The individual original BBC2 episode run-times of the Bodyline mini-series were:
- 3/6/1985: Part 1 – 85 minutes
- 4/6/1985: Part 2 – 89 minutes
- 5/6/1985: Part 3 – 88 minutes
- 6/6/1985: Part 4 – 89 minutes
- 7/6/1985: Part 5 – 85 minutes

Total extended run-time: 436 minutes – 7 hours 16 minutes.

When originally shown on Channel 10 Australia in July 1984 over 4 consecutive nights - including extensive ad-breaks - the run-time was approx. 10 hours. Excluding ad breaks: the actual run-time is 7 hours 16 minutes. IMDb and Amazon give the total run-time of the official extensively cut, re-edited and picture-cropped - from the original 4:3 picture ratio to a 16:9 picture ratio - widescreen presentation DVD version as 330 minutes – 5 hours 30 minutes – 7 episodes of approx. 47 minutes each - a total of 329 minutes.

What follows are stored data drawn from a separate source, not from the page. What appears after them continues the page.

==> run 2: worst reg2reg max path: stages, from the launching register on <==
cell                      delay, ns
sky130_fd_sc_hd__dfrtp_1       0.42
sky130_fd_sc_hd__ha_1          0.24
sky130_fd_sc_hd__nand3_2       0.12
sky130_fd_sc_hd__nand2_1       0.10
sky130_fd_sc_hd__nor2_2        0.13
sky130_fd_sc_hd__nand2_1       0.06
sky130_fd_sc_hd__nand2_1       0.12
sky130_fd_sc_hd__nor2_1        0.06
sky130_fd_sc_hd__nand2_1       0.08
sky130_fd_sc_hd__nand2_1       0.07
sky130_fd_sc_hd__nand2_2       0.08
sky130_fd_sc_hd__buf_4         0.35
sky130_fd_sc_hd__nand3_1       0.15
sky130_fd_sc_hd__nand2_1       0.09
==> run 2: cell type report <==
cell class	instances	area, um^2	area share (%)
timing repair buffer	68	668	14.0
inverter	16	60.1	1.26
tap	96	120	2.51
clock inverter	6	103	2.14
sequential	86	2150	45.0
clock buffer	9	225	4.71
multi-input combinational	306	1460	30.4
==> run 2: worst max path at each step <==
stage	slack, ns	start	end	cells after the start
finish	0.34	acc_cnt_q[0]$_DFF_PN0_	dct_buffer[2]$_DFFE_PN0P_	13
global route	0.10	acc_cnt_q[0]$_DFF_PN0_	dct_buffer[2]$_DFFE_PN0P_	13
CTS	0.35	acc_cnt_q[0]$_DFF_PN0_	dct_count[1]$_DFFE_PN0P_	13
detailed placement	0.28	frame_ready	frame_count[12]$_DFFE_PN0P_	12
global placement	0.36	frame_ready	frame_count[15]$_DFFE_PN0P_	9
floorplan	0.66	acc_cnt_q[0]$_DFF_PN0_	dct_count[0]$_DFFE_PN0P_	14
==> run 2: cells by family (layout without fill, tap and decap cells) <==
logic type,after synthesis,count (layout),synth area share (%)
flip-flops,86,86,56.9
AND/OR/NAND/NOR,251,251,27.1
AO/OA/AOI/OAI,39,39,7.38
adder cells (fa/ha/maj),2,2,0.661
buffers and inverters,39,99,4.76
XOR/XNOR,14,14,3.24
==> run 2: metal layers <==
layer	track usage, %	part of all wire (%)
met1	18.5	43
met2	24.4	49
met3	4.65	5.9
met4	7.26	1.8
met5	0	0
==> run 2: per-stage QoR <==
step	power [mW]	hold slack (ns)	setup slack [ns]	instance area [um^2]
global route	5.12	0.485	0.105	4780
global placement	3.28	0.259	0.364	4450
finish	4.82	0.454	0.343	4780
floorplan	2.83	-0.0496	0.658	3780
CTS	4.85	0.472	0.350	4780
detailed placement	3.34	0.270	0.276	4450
===== config.mk =====
export PLATFORM = sky130hd
export DESIGN_NAME = fetch_stage
export DESIGN_NICKNAME = d
export VERILOG_FILES = /design/src/rtl/processor_pkg.sv /design/src/rtl/if_id_register.sv /design/src/rtl/fetch_stage.sv
export SDC_FILE = /design/constraint.sdc
export NUM_CORES = 1
export LEC_CHECK = 0
export ABC_CLOCK_PERIOD_IN_PS = 7600
export BUFFER_PORTS_ARGS = -buffer_cell sky130_fd_sc_hd__clkbuf_2
export CAP_MARGIN = 20
export CORE_MARGIN = 4
export CORE_UTILIZATION = 55
export DETAILED_ROUTE_END_ITERATION = 6
export GPL_ROUTABILITY_DRIVEN = 0
export PLACE_DENSITY_LB_ADDON = 0.3
export SYNTH_ARGS = -nofsm -noshare
export SYNTH_HDL_FRONTEND = slang
export SYNTH_SLANG_ARGS = --single-unit

===== constraint.sdc =====
create_clock -name clk -period 7.6 [get_ports clk]
set_input_delay 0.38 -clock clk [delete_from_list [all_inputs] [get_ports clk]]
set_output_delay 0.38 -clock clk [all_outputs]
set_load 0.1 [all_outputs]
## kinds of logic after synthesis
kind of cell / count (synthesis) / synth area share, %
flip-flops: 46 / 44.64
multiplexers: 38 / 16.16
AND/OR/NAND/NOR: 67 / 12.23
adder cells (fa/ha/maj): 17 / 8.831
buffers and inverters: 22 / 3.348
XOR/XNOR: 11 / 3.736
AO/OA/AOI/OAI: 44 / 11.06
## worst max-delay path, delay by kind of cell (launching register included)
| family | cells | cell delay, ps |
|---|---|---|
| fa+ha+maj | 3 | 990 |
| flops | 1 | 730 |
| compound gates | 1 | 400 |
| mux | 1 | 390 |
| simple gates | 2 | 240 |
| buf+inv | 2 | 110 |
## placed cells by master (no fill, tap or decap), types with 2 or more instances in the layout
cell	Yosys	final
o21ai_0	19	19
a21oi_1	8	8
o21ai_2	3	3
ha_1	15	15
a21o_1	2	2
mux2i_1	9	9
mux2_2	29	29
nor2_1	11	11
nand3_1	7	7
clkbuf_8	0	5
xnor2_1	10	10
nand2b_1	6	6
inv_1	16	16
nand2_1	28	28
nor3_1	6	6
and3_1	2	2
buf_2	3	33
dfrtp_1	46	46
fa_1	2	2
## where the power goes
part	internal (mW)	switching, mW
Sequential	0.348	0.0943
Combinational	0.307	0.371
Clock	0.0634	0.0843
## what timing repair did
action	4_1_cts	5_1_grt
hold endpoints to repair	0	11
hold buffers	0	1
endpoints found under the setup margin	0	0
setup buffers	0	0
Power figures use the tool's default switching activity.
<file path="config.mk">
export PLATFORM = sky130hd
export DESIGN_NAME = mdu_hilo
export DESIGN_NICKNAME = d
export VERILOG_FILES = /design/src/rtl/mdu_hilo.sv
export SDC_FILE = /design/constraint.sdc
export NUM_CORES = 1
export LEC_CHECK = 0
export CAP_MARGIN = 40
export CORE_ASPECT_RATIO = 0.9
export CORE_MARGIN = 3
export CORE_UTILIZATION = 50
export DETAILED_ROUTE_END_ITERATION = 10
export GPL_TIMING_DRIVEN = 0
export PLACE_DENSITY = 0.7
export REMOVE_ABC_BUFFERS = 1
export SLEW_MARGIN = 30
export SYNTH_ARGS = -nofsm -noshare
export SYNTH_HDL_FRONTEND = slang
export SYNTH_SLANG_ARGS = --single-unit
</file>
<file path="constraint.sdc">
create_clock -name i_clk -period 10.5 [get_ports i_clk]
set_clock_uncertainty 0.05 [all_clocks]
set_input_delay 2.1 -clock i_clk [delete_from_list [all_inputs] [get_ports i_clk]]
set_output_delay 2.1 -clock i_clk [all_outputs]
set_load 0.01 [all_outputs]
</file>
<file path="src/rtl/mdu_hilo.sv">
// Iterative MIPS multiply/divide unit owning the HI/LO registers.
// Latency: WIDTH cycles of o_busy after the start edge, results and o_done visible in the following cycle.
// Backpressure: i_start and MTHI/MTLO are ignored while o_busy=1; the pipeline must stall on o_busy.
module mdu_hilo #(
  parameter int WIDTH = 32
) (
  input  logic             i_clk,
  input  logic             i_rst,
  input  logic             i_start,
  input  logic [1:0]       i_op,
  input  logic [WIDTH-1:0] i_A,
  input  logic [WIDTH-1:0] i_B,
  input  logic             i_mthi,
  input  logic             i_mtlo,
  input  logic [WIDTH-1:0] i_wdata,
  output logic             o_busy,
  output logic             o_done,
  output logic             o_div_zero,
  output logic [WIDTH-1:0] o_hi,
  output logic [WIDTH-1:0] o_lo
);

  localparam int CW = (WIDTH > 1) ? $clog2(WIDTH) : 1;
  localparam logic [CW-1:0] LAST = CW'(WIDTH - 1);

  typedef enum logic {S_IDLE, S_CALC} state_t;

  state_t r_state, w_state_nxt;

  logic [CW-1:0]      r_cnt;
  logic               r_is_div;
  logic               r_neg_res;  // product sign (mult) or quotient sign (div)
  logic               r_neg_a;    // remainder takes the dividend's sign
  logic               r_dz;
  logic [2*WIDTH-1:0] r_acc;      // mult: running product; div: {remainder, dividend/quotient}
  logic [2*WIDTH-1:0] r_mcand;    // multiplicand, shifted left each iteration
  logic [WIDTH-1:0]   r_b;        // multiplier (shifted right) or divisor (held)
  logic [WIDTH-1:0]   r_hi, r_lo;
  logic               r_done, r_dzp;

  logic               w_start, w_last, w_signed, w_a_neg, w_b_neg;
  logic [WIDTH-1:0]   w_a_mag, w_b_mag;
  logic [2*WIDTH-1:0] w_mul_acc, w_div_acc, w_acc_nxt, w_prod;
  logic [WIDTH:0]     w_shift, w_sub;
  logic [WIDTH-1:0]   w_quo, w_rem, w_hi_res, w_lo_res;

  assign w_start  = (r_state == S_IDLE) && i_start;
  assign w_last   = (r_state == S_CALC) && (r_cnt == LAST);

  // Signed ops run on magnitudes; the signs are reapplied at the end.
  assign w_signed = ~i_op[0];
  assign w_a_neg  = w_signed & i_A[WIDTH-1];
  assign w_b_neg  = w_signed & i_B[WIDTH-1];
  assign w_a_mag  = w_a_neg ? -i_A : i_A;
  assign w_b_mag  = w_b_neg ? -i_B : i_B;

  // One shift-add multiply step and one restoring divide step per cycle.
  assign w_mul_acc = r_b[0] ? (r_acc + r_mcand) : r_acc;
  assign w_shift   = {r_acc[2*WIDTH-1:WIDTH], r_acc[WIDTH-1]};
  assign w_sub     = w_shift - {1'b0, r_b};
  assign w_div_acc = w_sub[WIDTH] ? {w_shift[WIDTH-1:0], r_acc[WIDTH-2:0], 1'b0}
                                  : {w_sub[WIDTH-1:0],   r_acc[WIDTH-2:0], 1'b1};
  assign w_acc_nxt = r_is_div ? w_div_acc : w_mul_acc;

  // Sign correction applied to the value produced by the final iteration.
  assign w_prod   = r_neg_res ? -w_acc_nxt : w_acc_nxt;
  assign w_quo    = w_acc_nxt[WIDTH-1:0];
  assign w_rem    = w_acc_nxt[2*WIDTH-1:WIDTH];
  assign w_hi_res = r_is_div ? (r_neg_a ? -w_rem : w_rem) : w_prod[2*WIDTH-1:WIDTH];
  assign w_lo_res = r_is_div ? (r_neg_res ? -w_quo : w_quo) : w_prod[WIDTH-1:0];

  // State register.
  always_ff @(posedge i_clk) begin
    if (i_rst) r_state <= S_IDLE;
    else       r_state <= w_state_nxt;
  end

  // Next-state logic: start launches CALC, the last iteration returns to IDLE.
  always_comb begin
    w_state_nxt = r_state;
    case (r_state)
      S_IDLE:  if (i_start) w_state_nxt = S_CALC;
      S_CALC:  if (w_last)  w_state_nxt = S_IDLE;
      default: w_state_nxt = S_IDLE;
    endcase
  end

  // State-decoded outputs.
  always_comb begin
    o_busy = (r_state == S_CALC);
  end

  // Operand capture, per-cycle iteration and iteration counter.
  always_ff @(posedge i_clk) begin
    if (i_rst) begin
      r_cnt     <= '0;
      r_is_div  <= 1'b0;
      r_neg_res <= 1'b0;
      r_neg_a   <= 1'b0;
      r_dz      <= 1'b0;
      r_acc     <= '0;
      r_mcand   <= '0;
      r_b       <= '0;
    end else if (w_start) begin
      r_cnt     <= '0;
      r_is_div  <= i_op[1];
      r_neg_res <= w_a_neg ^ w_b_neg;
      r_neg_a   <= w_a_neg;
      r_dz      <= i_op[1] && (i_B == '0);
      r_acc     <= i_op[1] ? {{WIDTH{1'b0}}, w_a_mag} : '0;
      r_mcand   <= {{WIDTH{1'b0}}, w_a_mag};
      r_b       <= w_b_mag;
    end else if (r_state == S_CALC) begin
      r_cnt   <= r_cnt + CW'(1);
      r_acc   <= w_acc_nxt;
      r_mcand <= r_mcand << 1;
      if (!r_is_div) r_b <= r_b >> 1;
    end
  end

  // HI/LO update: results on completion (skipped on divide by zero), moves only in IDLE without start.
  always_ff @(posedge i_clk) begin
    if (i_rst) begin
      r_hi   <= '0;
      r_lo   <= '0;
      r_done <= 1'b0;
      r_dzp  <= 1'b0;
    end else begin
      r_done <= w_last;
      r_dzp  <= w_last && r_dz;
      if (w_last) begin
        if (!r_dz) begin
          r_hi <= w_hi_res;
          r_lo <= w_lo_res;
        end
      end else if ((r_state == S_IDLE) && !i_start) begin
        if (i_mthi) r_hi <= i_wdata;
        if (i_mtlo) r_lo <= i_wdata;
      end
    end
  end

  assign o_done     = r_done;
  assign o_div_zero = r_dzp;
  assign o_hi       = r_hi;
  assign o_lo       = r_lo;

endmodule

</file>
Word-level counts from Yosys, hierarchy flattened
Index checks and enable logic that the tools add are counted.

word-level totals
  output and inout port bits = 67
  logic and storage cells = 74
  input port bits = 103
  register bits after elaboration = 236

cells by class
  bitwise operators = 5
  reductions and logical operators = 15
  add/sub/neg operators = 8
  mux-type cells = 29
  eq/ne operators = 3

operators with widths
  cell                 number
  $mux 32              20
  $mux 64              6
  $neg 32->32          4
  $add 64x64->64       1
  $neg 64->64          1
  $sub 33x32->33       1
  $logic_not 32->1     1
  $reduce_bool 2->1    4
  $reduce_and 3->1     2
  $add 5x1->5 const B  1
  $eq 5x5->1 const B   1
  $logic_and 1x1->1    5
  $and 1x1->1          2
  $mux 1               2
  $ne 2x1->1 const B   1
  $ne 2x2->1 const B   1
  $not 1->1            2
  $pmux 1 s2           1
  $reduce_and 2->1     1
  $reduce_or 2->1      1
  $logic_not 1->1      1
  $xor 1x1->1          1

Longest topological paths before layout
  depth in word-level cells = 8
  gate-level depth with buffers = 25
  gate-level depth less buffers = 22

Worst setup path after synthesis
Ideal clock, no wire load.

  path kind = flip-flop to flip-flop
  start point = reg r_is_div
  end point = reg r_hi[30] (netlist: o_hi[30])
  path buffers = 10
  data required time = 10.364 ns
  data arrival time = 5.742 ns
  clock period less this slack = 5.878 ns
  setup time = 0.086 ns
  stages on the path, launching flop included = 24
  slack = 4.622 ns
  path through = dfxtp_1 clkbuf_1 buf_2 clkbuf_1 clkbuf_1 clkbuf_1 buf_1 clkbuf_1 buf_1 buf_1 a21oi_1 inv_1 ha_1 inv_1 nor2_2 nand4_2 or4_4 or4_1 buf_2 or3_1 a211o_1 o31ai_2 xor2_1 a211oi_1

on the way
  longest elaborated chain between the ends = 6
  elaborated cells on any way between the ends = 8
  those cells by class = add/sub (2); mux (6)

RTL lines
  element                                            line    source
  start, declared                                    31      logic r_is_div;
  start signal, assigned                             106     r_is_div <= i_op[1];
  $mux 64                                            63      assign w_acc_nxt = r_is_div ? w_div_acc : w_mul_acc;
  $neg 64->64 / $neg 32->32 (equally long branches)  66, 69
  $mux 64 / $mux 32 (equally long branches)          66, 69
  $mux 32 *                                          69      assign w_hi_res = r_is_div ? (r_neg_a ? -w_rem : w_rem) : w_prod[2*WIDTH-1:WIDTH];
  $mux 32 *                                          132     if (!r_dz) begin
  $mux 32 *                                          131     if (w_last) begin
  end signal, assigned                               133     r_hi <= w_hi_res;
  end signal, assigned                               137     if (i_mthi) r_hi <= i_wdata;
  end, declared                                      38      logic [WIDTH-1:0] r_hi, r_lo;

Mark *: on every way between the ends. The rest lies on a longest branch, timed or not. The select of a mux whose other input is x is not followed.
A chain may end at the register's enable or synchronous reset.

Final worst setup path
  start point = reg r_b[0]
  end point = reg r_hi[2] (netlist: o_hi[2])

on the way
  longest elaborated chain between the ends = 8
  elaborated cells on any way between the ends = 11
  those cells by class = add/sub (3); mux (8)

RTL lines
  element                                            line    source
  start, declared                                    37      logic [WIDTH-1:0] r_b;
  start signal, assigned                             112     r_b <= w_b_mag;
  start signal, assigned                             117     if (!r_is_div) r_b <= r_b >> 1;
  $sub 33x32->33                                     60      assign w_sub = w_shift - {1'b0, r_b};
  $mux 64                                            61      assign w_div_acc = w_sub[WIDTH] ? {w_shift[WIDTH-1:0], r_acc[WIDTH-2:0], 1'b0}
  $mux 64 *                                          63
  $neg 64->64 / $neg 32->32 (equally long branches)  66, 69
  $mux 64 / $mux 32 (equally long branches)          66, 69
  $mux 32 *                                          69
  $mux 32 *                                          132
  $mux 32 *                                          131

Marked as above.

==> summary.md <==
| Metric | Value |
|---|---|
| Setup violators final | `0` |
| Final-report max-slew violation count | `0` |
| Clk Latency, worst-skew pair | `600 ps` |
| WP buf/inv | `5` |
| Avg Cell Area, Syn | `about 7.1 um2` |
| Synth async-reset ratio | `0%` |
| Port bufs | `169` |
| Reg2reg path depth | `23` |
| Average wire per standard cell | `24.7 um` |
| Routed vias/inst | `6.70` |
| DPL Wire Length | `65100 um` |
| Library cells used by synthesis | `92` |
| Final net count | `3113` |
| # diodes | `0` |
| Setup CP Type | `reg2reg` |
| Post-synth EDFFs | `0` |
| Clock sink count | `236` |
| Status | `finished clean` |
| Initial core utilization | `51.1%` |
| First-pass DRT Iterations | `6` |
| Max-cap violations | `0` |
| CTS tree | `yes` |
| Post-CTS Hold Buffers | `0` |
| Worst setup SP type | `register` |
| Critical-path cell list | `buf_16, ha_1, inv_1, fa_1, a211oi_1, or3_4, a211oi_1, o21a_1, o211ai_4, buf_16, a21oi_1, inv_1, ha_1, inv_1, nor2_2, nand4_2, or4_4, or4_1, o21ai_0, o21ai_0, xnor2_1, a211o_1, a21oi_1` |
| H-tree depth | `1` |
| Power density cells | `136 mW/mm2` |
| First-pass GRT wire length | `127000 um` |
| Design Area, Final | `0.0237 mm2` |
| Gate Count Post-Synth | `roughly 2900` |
| Root Driver | `clkbuf_16` |
| Worst EP required | `~11000 ps` |
| Clock Pin Slew Worst Setup and Hold Paths | `around 60 ps` |
| Fmax | `141 MHz` |
| Slowest-stage cell, CP | `or4_1` |
| RSZ-0062 raised after global routing | `no` |
| Relative slew margins | `30.2%` |
| Psw | `~1200 uW` |
| Most frequent cells in the layout | `nor2_1 (422), a21oi_1 (285), nand2_1 (280), dfxtp_1 (232), clkdlybuf4s50_1 (167)` |
| Endpoint class of the critical path | `register` |
| Die area | `roughly 0.043 mm2` |
| FF+latch area | `0.00474 mm2` |
| Fraction of layout cells with a size suffix above 1 | `around 5.2%` |
| Cell family with most CP delay | `compound AO/OA/AOI/OAI gates` |
| Area of the multi-input gates | `between 0.01 and 0.015 mm2` |
| Antenna viol nets, final | `0` |
| Power Internal | `2010 uW` |
| Yosys reg bits | `236` |
| Comb power frac | `35.2%` |
| Primary FF master, synth | `dfxtp_1` |
| Leakage | `between 0.008 and 0.009 uW` |
| Fin crit period | `roughly 7100 ps` |
| Largest net degree at the start of global routing | `109` |
| Final Wtd Congestion | `a little over 1` |
| Sequential Power Share | `31.1%` |
| Most frequent CP cell | `inv_1` |
| VDD IR max | `0.132 mV` |
| Worst setup endpoint | `o_hi[2]` |
| Commonest non-fill, non-tap cell in the layout | `nor2_1` |
| Least-Margin Pin Slew | `1050 ps` |
| Total routed wirelength | `85500 um` |
| CTS buffer count | `28` |
| Peak per-stage delay on the critical path | `640 ps` |
| Vias in the first global route | `20700` |
| Die Height | `198 um` |
| Io pins | `170` |
| Clock Path Buffers | `3` |
| Final Hold Fails | `0` |
| Post-cts sizing count | `0` |
| DRC | `0` |
| Post-CTS setup buffers | `0` |
| Hold path start | `o_lo[15]` |
| Placement Cell Area | `0.0226 mm2` |
| Syn. warnings | `0` |
| Post-Place Worst Slack | `3590 ps` |
| Initial antenna violation count | `0` |
| Tcrit/Tclk final | `67.6%` |
| Switching Fraction | `37.7%` |
| Crit-path max FO | `42` |
| Final setup margin | `3400 ps` |
| Grt ovf | `0` |
| Power share of the clock group | `33.8%` |
| Worst r2r src | `r_b[0]` |
| Synth-to-Final Area Change | `16.4%` |
| Filler cells | `approximately 3700` |
| CP arrival | `about 7600 ps` |
| HP Class | `reg2reg` |
| Core box area | `0.0399 mm2` |
| Register area share after synthesis | `23.2%` |
| Die width | `219 um` |
| Drt initial violations | `3057` |
| WP depth | `23` |
| GRT Util Overall | `37.9%` |
| Worst r2r dst | `o_hi[2]` |
| Row count | `slightly below 70` |
| Cell area after synthesis | `0.0204 mm2` |
| Worst Setup SP | `r_b[0]` |
| Internal reg-to-reg setup slack | `3400 ps` |
| Vias | `~23000` |
-- kinds of logic (layout without fill, tap and decap cells) --
family | count (synthesis) | count (layout) | synth area share, %
xor+xnor | 164 | 164 | 7.05
simple gates | 1078 | 1078 | 24.1
buf+inv | 281 | 337 | 5.32
fa+ha+maj | 103 | 103 | 6.40
compound gates | 945 | 945 | 30.7
mux | 64 | 64 | 3.17
flops | 236 | 236 | 23.2
-- power groups by stage --
stage | clock [uW] | combinational, uW | sequential (uW)
floorplan | 0 | 654 | 1020
global placement | 0 | 1010 | 1040
finish | 1090 | 1130 | 1000
global route | 1130 | 1220 | 1010
CTS | 1100 | 1090 | 999
detailed placement | 0 | 1080 | 1020
-- worst reg2reg max path: cells and delay by family (launching register included) --
family | cells | cell delay [ps]
buf+inv | 5 | 820
flops | 1 | 490
fa+ha+maj | 3 | 1000
xor+xnor | 1 | 230
simple gates | 5 | 1750
compound gates | 9 | 2710
-- cell type report --
cell class                      count  share of cell area (%)
Inverter                           85                    1.36
Clock buffer                       35                    3.28
Timing Repair Buffer              202                    9.69
Clock inverter                     15                   0.965
Multi-Input combinational cell   2354                    61.9
Sequential cell                   236                    20.0
Tap cell                          532                    2.81
-- stage by stage --
| stage | setup TNS (ps) | cells | total power, uW | hold WS (ps) | utilization (%) |
|---|---|---|---|---|---|
| floorplan | 0 | 2675 | 1670 | 394 | - |
| detailed placement | 0 | 3400 | 2100 | 401 | 56.7 |
| finish | 0 | 3459 | 3230 | 404 | 59.5 |
| global route | 0 | 3459 | 3350 | 430 | 59.5 |
| global placement | -580770 | 3376 | 2050 | 390 | 55.1 |
| CTS | 0 | 3450 | 3190 | 409 | 59.2 |
-- worst min path at each step --
stage / to / slack [ps] / cells past startpoint
floorplan: o_div_zero / 390 / 2
global placement: o_lo[23] / 390 / 2
detailed placement: o_hi[23] / 400 / 2
CTS: o_hi[23] / 410 / 2
global route: o_hi[23] / 430 / 2
finish: o_lo[15] / 400 / 2
-- cells in the mapped netlist, types with 27 or more instances --
master | number | area, um2
ha_1 | 101 | 1260
a221oi_1 | 35 | 307
a21oi_1 | 288 | 1440
and3_1 | 36 | 225
clkbuf_1 | 161 | 604
nor3_1 | 67 | 335
nand3_1 | 43 | 215
nand2_1 | 283 | 1060
nand2b_1 | 32 | 200
a211oi_1 | 85 | 638
mux2i_1 | 59 | 591
dfxtp_1 | 236 | 4720
inv_1 | 83 | 312
xor2_1 | 64 | 561
xnor2_1 | 100 | 876
o31ai_1 | 27 | 203
nand4_1 | 52 | 325
o21ai_0 | 158 | 791
a22oi_1 | 32 | 240
or3_1 | 33 | 206
a21o_1 | 37 | 278
o211ai_1 | 31 | 233
a31oi_1 | 34 | 213
nor2_1 | 426 | 1600
-- per-layer routing --
metal	GRT usage (%)	vias to the layer above	part of all wire (%)
met3	8.71	128	12
met1	56.6	11100	45
met2	54.9	1274	41
li1	-	10600	-
met4	9.10	0	2.6
met5	0	-	0
-- registers in the layout (all words and copies together) (netlist names) --
name / cells
o_busy: 1
o_div_zero: 1
o_done: 1
o_hi: 32
o_lo: 32
r_acc: 64
r_b: 32
r_cnt: 5
r_dz: 1
r_is_div: 1
r_mcand: 64
r_neg_a: 1
r_neg_res: 1
(Power assumes the default switching activity.)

Therefore, the original version transmitted in its entirety by BBC2 Television in June 1985 is approximately 1 hour 46 minutes longer than the official Australian DVD version of Bodyline. This version was repeated on BBC1 on Friday and Saturday late nights in November 1986, and again on BBC2 on Tuesday lunchtimes over July and August 1991 before transmission rights reverted to Australian TV Network 10 and Kennedy-Miller for DVD production.